[Dataset excerpts Boundary: Start]

This design comes from an exercise in tuning for small area, a short achievable clock period and few clock cycles per item on the open sky130 flow, not from production work. RTL that was checked went through simulation tests only; none was proved equivalent to the original. Power and IR drop assume default switching activity.

// mdu_ctrl
module mdu_ctrl #(
    parameter int MUL_LAT = 4
) (
    input  logic        clk,
    input  logic        rst,
    input  logic        start,
    input  logic [2:0]  op,
    input  logic [31:0] a,
    input  logic [31:0] b,
    output logic        busy,
    output logic        done,
    output logic [31:0] hi,
    output logic [31:0] lo,
    output logic        div0
);
    localparam int N = 35;
    logic        r_busy, r_done;
    logic        s_mul, s_fix, s_nlo, s_lead, s_step, s_nhi;
    logic [31:0] r_hi, r_lo;
    logic        r_hx;           
    logic [32:0] r_m;            
    logic [5:0]  r_k;            
    logic        r_uns, r_negq, r_negr;
    logic        r_skip;         
    logic        r_hz;           
    logic        c_aacc, c_b1, c_b2, c_blo, c_bhi, c_inv;
    logic        c_madd, c_mskip, c_hsum;
    assign busy = r_busy;
    assign done = r_done;
    assign hi   = r_hi;
    assign lo   = r_lo;
    assign div0 = 1'b0;
    logic [N-1:0] w_ma, w_mb, w_sum, w_m35, w_bx, w_g, w_p, w_gg, w_pp;
    assign w_m35 = {{2{r_m[32]}}, r_m};
    assign w_ma = ({N{c_aacc}} & {{2{r_hx}}, r_hx, r_hi})
                | ({N{s_lead}} & {3'd0, r_hi[23:0], r_lo[31:24]})
                | ({N{s_step}} & {r_hx, r_hx, r_hi, r_lo[31]});
    assign w_mb = ({N{c_b2}}  & {w_m35[N-2:0], 1'b0})
                | ({N{c_b1}}  & w_m35)
                | ({N{c_blo}} & {3'd0, r_lo})
                | ({N{c_bhi}} & {3'd0, r_hi});
    assign w_bx = w_mb ^ {N{c_inv}};
    assign w_g  = w_ma & w_bx;
    assign w_p  = w_ma ^ w_bx;
    always_comb begin
        w_gg = w_g;
  ...
==> flow/config.mk <==
export PLATFORM = sky130hd
export DESIGN_NAME = mdu_ctrl
export DESIGN_NICKNAME = mdu_ctrl
export VERILOG_FILES = /design/flow/design.v
export SDC_FILE = /design/flow/constraint.sdc
export NUM_CORES = 4
export LEC_CHECK = 0
export ABC_AREA = 1
export CAP_MARGIN = 20
export CORE_MARGIN = 2
export CORE_UTILIZATION = 40
export SLEW_MARGIN = 20
==> flow/constraint.sdc <==
create_clock -name core_clock -period 10.0 [get_ports {clk}]
set_input_delay 2.0000 -clock core_clock [delete_from_list [all_inputs] [get_ports {clk}]]
set_output_delay 2.0000 -clock core_clock [all_outputs]
set_load 0.01 [all_outputs]
standard.sh (not shown) runs the stock make flow with config.mk's settings and CLKGATE_MAP_FILE= SYNTH_SCRIPT=/design/flow/synth_recipe.tcl, a recipe that flattens the netlist after the stock synthesis.
==> flow/flow/run.sh <==
#!/bin/bash
# Standard layout with two changes to how it is made: Yosys does not map adders to full-adder
# cells (ABC maps them as plain logic, which is faster here), and timing repair aims below the
# clock period.
set -euo pipefail
export ADDER_MAP_FILE=
export SETUP_SLACK_MARGIN=6.0
bash standard.sh > standard.log 2>&1
The starting point went through all stages and came out clean.
Background: an optimization exercise with open tools, aiming at small area, a short achievable clock period and few clock cycles per item. Do not read the settings as production practice.
Only simulation tests tie the RTL to the original design; equivalence was not proved.
Power and IR drop assume default switching activity.

==> garnet: inputs <==
==> flow/design.v (excerpt) <==
module bmp_pixel_row_decoder_unit (
  input  wire                                 clk,
  input  wire                                 rst_n,
  input  wire                                 in_tvalid,
  output logic                                in_tready,
  input  wire  [7:0]                          in_tdata,    
  input  wire  [1:0]                          in_tuser,    
  output logic                                out_tvalid,
  input  wire                                 out_tready,
  output logic [bprd_pkg::OUT_DATA_W-1:0]     out_tdata,
  output logic                                out_tlast,   
  input  wire                                 cfg_we,
  input  wire  [bprd_pkg::CFG_ADDR_W-1:0]     cfg_addr,
  input  wire  [bprd_pkg::CFG_DATA_W-1:0]     cfg_wdata
);
  logic [bprd_pkg::FMT_W-1:0]        fmt_r;
  logic [bprd_pkg::WIDTH_CFG_W-1:0]  width_r;
  logic [bprd_pkg::HEIGHT_CFG_W-1:0] height_r;
  logic [bprd_pkg::ENT_CFG_W-1:0]    pal_ent_r;
  always_ff @(posedge clk) begin
    if (!rst_n) begin
      fmt_r     <= bprd_pkg::FMT_8BPP;
      width_r   <= bprd_pkg::WIDTH_CFG_W'(1);
      height_r  <= bprd_pkg::HEIGHT_CFG_W'(1);
      pal_ent_r <= '0;
    end else if (cfg_we) begin
      case (cfg_addr)
        bprd_pkg::CFG_PIXEL_FORMAT:    fmt_r     <= cfg_wdata[bprd_pkg::FMT_W-1:0];
        bprd_pkg::CFG_IMAGE_WIDTH:     width_r   <= cfg_wdata[bprd_pkg::WIDTH_CFG_W-1:0];
  ...
export LEC_CHECK = 0
export CAP_MARGIN = 20
export CORE_MARGIN = 2
export CORE_UTILIZATION = 45
export CTS_CLUSTER_DIAMETER = 100
export CTS_CLUSTER_SIZE = 24
export PLACE_DENSITY = 0.6
export SETUP_SLACK_MARGIN = 3.0
export SLEW_MARGIN = 20
export SYNTH_MEMORY_MAX_BITS = 8192
export TNS_END_PERCENT = 100
create_clock -name core_clock -period 6.0 [get_ports {clk}]
run.sh (not shown) runs the stock make flow with config.mk's settings and CLKGATE_MAP_FILE= SYNTH_SCRIPT=/design/flow/synth_recipe.tcl, a recipe that flattens the netlist after the stock synthesis.
==> inputs of violet, as changes to garnet <==
--- a/flow/design.v
+++ b/flow/design.v
@@ -47,27 +47,30 @@
 endpackage
 `default_nettype wire
 `timescale 1ns / 1ps
 `default_nettype none
 module bprd_color_table (
   input  wire                           clk,
-  input  wire  [15:0]                   wr_hi,
-  input  wire  [15:0]                   wr_lo,
-  input  wire  [2:0]                    wr_go,
+  input  wire                           clr,
+  input  wire                           wr_en,
+  input  wire  [bprd_pkg::PAL_AW-1:0]   wr_addr,
+  input  wire  [1:0]                    wr_lane,
   input  wire  [7:0]                    wr_data,
   input  wire  [15:0]                   rd_lo,
   input  wire  [3:0]                    rd_mid,
   input  wire  [bprd_pkg::RGB_W-1:0]    rd_extra,
   output logic [4*bprd_pkg::RGB_W-1:0]  rd_part
 );
   logic [bprd_pkg::RGB_W-1:0] mem [bprd_pkg::PALETTE_DEPTH];
+  logic [7:0]                 wdata;
+  assign wdata = clr ? 8'd0 : wr_data;
   for (genvar i = 0; i < bprd_pkg::PALETTE_DEPTH; i++) begin : g_ent
     for (genvar l = 0; l < 3; l++) begin : g_lane
       always_ff @(posedge clk) begin
-        if (wr_hi[i / 16] && wr_lo[i % 16] && wr_go[l]) begin
-          mem[i][8*l +: 8] <= wr_data;
+        if (clr || (wr_en && wr_addr == i && wr_lane == l)) begin
+          mem[i][8*l +: 8] <= wdata;
         end
       end
     end
   end
   logic [bprd_pkg::RGB_W-1:0] q [4];
   logic [bprd_pkg::RGB_W-1:0] s;
@@ -127,15 +130,16 @@
   logic [bprd_pkg::PAL_CNT_W-1:0] pal_cnt_r, pal_cnt_nxt;
   logic [bprd_pkg::RB_W-1:0]      rbc_r, rbc_nxt;
   logic [bprd_pkg::CC_W-1:0]      col_r, col_nxt;
   logic [bprd_pkg::ROWS_W-1:0]    rows_r, rows_nxt;
   logic [15:0]                    pc_r, pc_nxt;
   logic [1:0]                     phase_r, phase_nxt;
-  logic                           wr_en_nxt, wr_pend_r, wr_go_nxt;
-  logic [15:0]                    wr_hi_r, wr_lo_r;
-  logic [2:0]                     wr_lane_r, wr_go_r, wr_lane_nxt;
+  logic                           clr_r;
+  logic                           wr_en_r, wr_en_nxt, wr_go;
+  logic [bprd_pkg::PAL_AW-1:0]    wr_addr_r;
+  logic [1:0]                     wr_lane_r;
   logic [7:0]                     wr_data_r;
   logic                           j_valid_r, j2_valid_r;
   logic                           j_two_r, j2_two_r;
   logic                           j_direct_r, j2_direct_r;
   logic [7:0]                     j_red_r, j2_idx_r;
   logic [15:0]                    j_lo_r;
@@ -165,13 +169,12 @@
   logic [bprd_pkg::RB_W-1:0]         w_r, db_r, pad_r;
   logic [bprd_pkg::ROWS_W-1:0]       mag_r, magm1_r;
   logic                              neg_r;
   logic [bprd_pkg::PAL_CNT_W-1:0]    pal_lim_r;
   logic [bprd_pkg::CC_W-1:0]         w_c, col_p1;
   logic in_acc, in_data, emit0, emit1, direct;
-  logic dat_r, ge1_r, rok_r, dat_nxt, ge1_nxt, rok_nxt, pix_go;
   logic [7:0] idx0;
   logic o_can, j_free;
   logic [4*bprd_pkg::RGB_W-1:0] rd_part;
   logic [bprd_pkg::RGB_W-1:0]   rgb;
   logic [15:0]                  ld_lo;
   logic [3:0]                   ld_mid, ld_hi;
@@ -190,15 +193,15 @@
       w_g = bprd_pkg::GW'(1);
     end else if (int'(width_r) > bprd_pkg::MAX_WIDTH) begin
       w_g = bprd_pkg::GW'(bprd_pkg::MAX_WIDTH);
     end
     w = bprd_pkg::RB_W'(w_g);
     case (fmt_r)
-      bprd_pkg::FMT_4BPP: data_bytes = bprd_pkg::RB_W'(({1'b0, w_r} + 1'b1) >> 1);
-      bprd_pkg::FMT_8BPP: data_bytes = w_r;
-      default:            data_bytes = bprd_pkg::RB_W'({w_r, 1'b0} + {1'b0, w_r});
+      bprd_pkg::FMT_4BPP: data_bytes = bprd_pkg::RB_W'(({1'b0, w} + 1'b1) >> 1);
+      bprd_pkg::FMT_8BPP: data_bytes = w;
+      default:            data_bytes = bprd_pkg::RB_W'({w, 1'b0} + {1'b0, w});
     endcase
     padded_x = {1'b0, data_bytes} + 2'd3;
     padded   = {padded_x[bprd_pkg::RB_W-1:2], 2'b00};
     mag_h = height_r[bprd_pkg::HEIGHT_CFG_W-1] ? (~height_r + 1'b1) : height_r;
     mag   = (int'(mag_h) > bprd_pkg::MAX_ROWS) ? bprd_pkg::ROWS_W'(bprd_pkg::MAX_ROWS)
                                                : bprd_pkg::ROWS_W'(mag_h);
@@ -222,22 +225,22 @@
       pal_lim_r  <= bprd_pkg::PAL_CNT_W'(4 * bprd_pkg::PALETTE_DEPTH);
     end else begin
       w_r        <= w;
       db_r       <= data_bytes;
       pad_r      <= padded;
       mag_r      <= mag;
-      magm1_r    <= mag_r - 1'b1;
+      magm1_r    <= mag - 1'b1;
       neg_r      <= height_r[bprd_pkg::HEIGHT_CFG_W-1];
       pal_lim_r  <= pal_limit;
     end
   end
   assign row = neg_r ? rows_r : (magm1_r - rows_r);
   assign rbc_inc = rbc_r + 1'b1;
   assign w_c     = bprd_pkg::CC_W'(w_r);
   assign col_p1  = col_r + 1'b1;
-  assign in_data = dat_r;
+  assign in_data = (rbc_r < db_r);
   assign idx0    = (fmt_r == bprd_pkg::FMT_4BPP) ? {4'd0, in_tdata[7:4]} : in_tdata;
   always_comb begin
     pal_cnt_nxt = pal_cnt_r;
     rbc_nxt     = rbc_r;
     col_nxt     = col_r;
     rows_nxt    = rows_r;
@@ -261,13 +264,13 @@
           if (fmt_r != bprd_pkg::FMT_NONE && pal_cnt_r < pal_lim_r) begin
             wr_en_nxt   = (pal_cnt_r[1:0] != bprd_pkg::LANE_ALPHA);
             pal_cnt_nxt = pal_cnt_r + 1'b1;
           end
         end
         bprd_pkg::CMD_PIXEL: begin
-          if (fmt_r != bprd_pkg::FMT_NONE && rok_r) begin
+          if (fmt_r != bprd_pkg::FMT_NONE && rows_r < mag_r) begin
             if (in_data) begin
               case (fmt_r)
                 bprd_pkg::FMT_4BPP: begin
                   emit0   = (col_r < w_c);
                   emit1   = (col_p1 < w_c);
                   col_nxt = col_r + 2'd2;
@@ -294,97 +297,59 @@
                     end
                   endcase
                 end
               endcase
             end
             rbc_nxt = rbc_inc;
-            if (ge1_r) begin
+            if (rbc_inc >= pad_r) begin
               rbc_nxt   = '0;
               col_nxt   = '0;
               phase_nxt = '0;
               rows_nxt  = rows_r + 1'b1;
             end
           end
         end
         default: begin
         end
       endcase
     end
   end
-  assign pix_go = in_acc && in_tuser == bprd_pkg::CMD_PIXEL && fmt_r != bprd_pkg::FMT_NONE
-                  && rok_r;
-  always_comb begin
-    dat_nxt = (rbc_r < db_r);
-    ge1_nxt = (rbc_inc >= pad_r);
-    rok_nxt = (rows_r < mag_r);
-    if ((in_acc && in_tuser == bprd_pkg::CMD_START) || (pix_go && ge1_r)) begin
-      dat_nxt = (db_r != '0);
-      ge1_nxt = (pad_r <= bprd_pkg::RB_W'(1));
-      rok_nxt = (in_acc && in_tuser == bprd_pkg::CMD_START) ? (mag_r != '0)
-                                                            : (rows_r + 1'b1 < mag_r);
-    end else if (pix_go) begin
-      dat_nxt = (rbc_inc < db_r);
-      ge1_nxt = (rbc_r + 2'd2 >= pad_r);
-    end
-  end
-  always_ff @(posedge clk) begin
-    if (!rst_n) begin
-      dat_r <= 1'b1;
-      ge1_r <= 1'b0;
-      rok_r <= 1'b1;
-    end else begin
-      dat_r <= dat_nxt;
-      ge1_r <= ge1_nxt;
-      rok_r <= rok_nxt;
-    end
-  end
   always_ff @(posedge clk) begin
     if (!rst_n) begin
       pal_cnt_r <= '0;
       rbc_r     <= '0;
       col_r     <= '0;
       rows_r    <= '0;
       pc_r      <= '0;
       phase_r   <= '0;
+      wr_en_r   <= 1'b0;
     end else begin
       pal_cnt_r <= pal_cnt_nxt;
       rbc_r     <= rbc_nxt;
       col_r     <= col_nxt;
       rows_r    <= rows_nxt;
       pc_r      <= pc_nxt;
       phase_r   <= phase_nxt;
+      wr_en_r   <= wr_en_nxt || (wr_en_r && !wr_go);
     end
   end
-  always_comb begin
-    wr_lane_nxt = wr_en_nxt ? (3'd1 << pal_cnt_r[1:0]) : wr_lane_r;
-    wr_go_nxt   = wr_pend_nxt && !j_valid_nxt && !j2_valid_nxt;
-  end
+  assign wr_go = wr_en_r && !j_valid_r && !j2_valid_r;
   always_ff @(posedge clk) begin
-    if (!rst_n) begin
-      wr_pend_r <= 1'b1;
-      wr_go_r   <= 3'b111;
-      wr_hi_r   <= '1;
-      wr_lo_r   <= '1;
-      wr_lane_r <= 3'b111;
-      wr_data_r <= '0;
-    end else begin
-      wr_pend_r <= wr_pend_nxt;
-      wr_go_r   <= wr_go_nxt ? wr_lane_nxt : 3'b000;
-      if (wr_en_nxt) begin
-        wr_hi_r   <= 16'd1 << pal_cnt_r[9:6];
-        wr_lo_r   <= 16'd1 << pal_cnt_r[5:2];
-        wr_lane_r <= wr_lane_nxt;
-        wr_data_r <= in_tdata;
-      end
+    clr_r <= !rst_n;
+    if (wr_en_nxt) begin
+      wr_addr_r <= bprd_pkg::PAL_AW'(pal_cnt_r[bprd_pkg::PAL_CNT_W-1:2]);
+      wr_lane_r <= pal_cnt_r[1:0];
+      wr_data_r <= in_tdata;
     end
   end
   bprd_color_table u_color_table (
     .clk      (clk),
-    .wr_hi    (wr_hi_r),
-    .wr_lo    (wr_lo_r),
-    .wr_go    (wr_go_r),
+    .clr      (clr_r),
+    .wr_en    (wr_go),
+    .wr_addr  (wr_addr_r),
+    .wr_lane  (wr_lane_r),
     .wr_data  (wr_data_r),
     .rd_lo    (j_lo_r),
     .rd_mid   (j_mid_r),
     .rd_extra (j_direct_r ? {j_red_r, j_bg_r} : 24'd0),
     .rd_part  (rd_part)
   );
@@ -397,13 +362,13 @@
     if (j_free) begin
       j_valid_nxt  = j2_valid_r || emit0;
       j2_valid_nxt = 1'b0;
     end else if (emit0) begin
       j2_valid_nxt = 1'b1;
     end
-    wr_pend_nxt = wr_en_nxt || (wr_pend_r && (wr_go_r == 3'b000));
+    wr_pend_nxt = wr_en_nxt || (wr_en_r && !wr_go);
   end
   always_ff @(posedge clk) begin
     if (!rst_n) begin
       j_valid_r  <= 1'b0;
       j2_valid_r <= 1'b0;
       in_rdy_r   <= 1'b1;
Settings changed: CORE_UTILIZATION 45 to 35, PLACE_DENSITY 0.6 to 0.5.
==> run summary <==
status=complete, no violations; DR iter-0 viols=24.1k; internal power=between 0.06 and 0.07 W; mux contribution to synthesized area=0.260%; Clock Skews=roughly 0.07 ns; CP Cell Sequence=ha_4, fa_2, a211oi_4, o21ai_2, o221ai_2, a21oi_2, or4b_4, nor3_4, nand4b_1, mux2_1; share of cells above drive strength 1=6.79%; chip height=747 um; clock share of power=between 20% and 30%
# the run above: garnet

==> run summary <==
status=complete, no violations; DR iter-0 viols=20.1k; clock share of power=29.3%; internal power=~0.065 W; chip height=846 um; Avg Cell Area, Syn=around 18 um^2; P per Cell Area=306 nW/um^2; mux contribution to synthesized area=0.254%; clock tree from TritonCTS=yes; Final #Nets=around 14k; CP Cell Sequence=nor4_4, a31oi_4, nor2_2, ha_2, fa_2, nand2_1, o31a_1, a31o_2, o21bai_4, a211oi_4, nand4_4, nor4_4, mux2_4
# the run above: violet

Testbench counts of garnet, summed over its fixed seeds: cycles 100,165, pixels 44,278.
Testbench counts of violet, summed over its fixed seeds: cycles 100,165, pixels 44,278.

[re-timing with driven ports]
How much do the figures lean on ideal ports? The routed layouts below were timed once more, with nothing changed but the port constraints.
Step 1, drivers: a clkbuf_16 drives clk and a buf_2 each remaining input, both assumed.
Step 2 adds t to the input delays and takes it off the output delays; t is the mean of the earliest and latest rising clock arrival at the registers after step 1. Input paths then give back, and output paths get back, about the clock's delay inside the block.
Three values: ideal ports, drivers, drivers and shift; two values: the first two.
run | t, ns | setup slack, ns | hold slack, ns
garnet | 1.149 | 2.893 / 2.846 / 2.026 | 0.426 / 0.426 / 0.426
violet | 1.132 | 2.710 / 2.657 / 2.156 | 0.426 / 0.426 / 0.426
After both steps setup and hold are still met in every run listed. For garnet, which loses most, drivers alone change the setup slack by -0.047 ns; drivers and shift together by -0.867 ns.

[Dataset excerpts Boundary: End]

_Brief:_ Set down again, word for word, the stretch of records from the line with "< mag_r) begin" to the line with "phase_nxt = '0;", both of those lines included.

_Answer for this exercise:_
+          if (fmt_r != bprd_pkg::FMT_NONE && rows_r < mag_r) begin
             if (in_data) begin
               case (fmt_r)
                 bprd_pkg::FMT_4BPP: begin
                   emit0   = (col_r < w_c);
                   emit1   = (col_p1 < w_c);
                   col_nxt = col_r + 2'd2;
@@ -294,97 +297,59 @@
                     end
                   endcase
                 end
               endcase
             end
             rbc_nxt = rbc_inc;
-            if (ge1_r) begin
+            if (rbc_inc >= pad_r) begin
               rbc_nxt   = '0;
               col_nxt   = '0;
               phase_nxt = '0;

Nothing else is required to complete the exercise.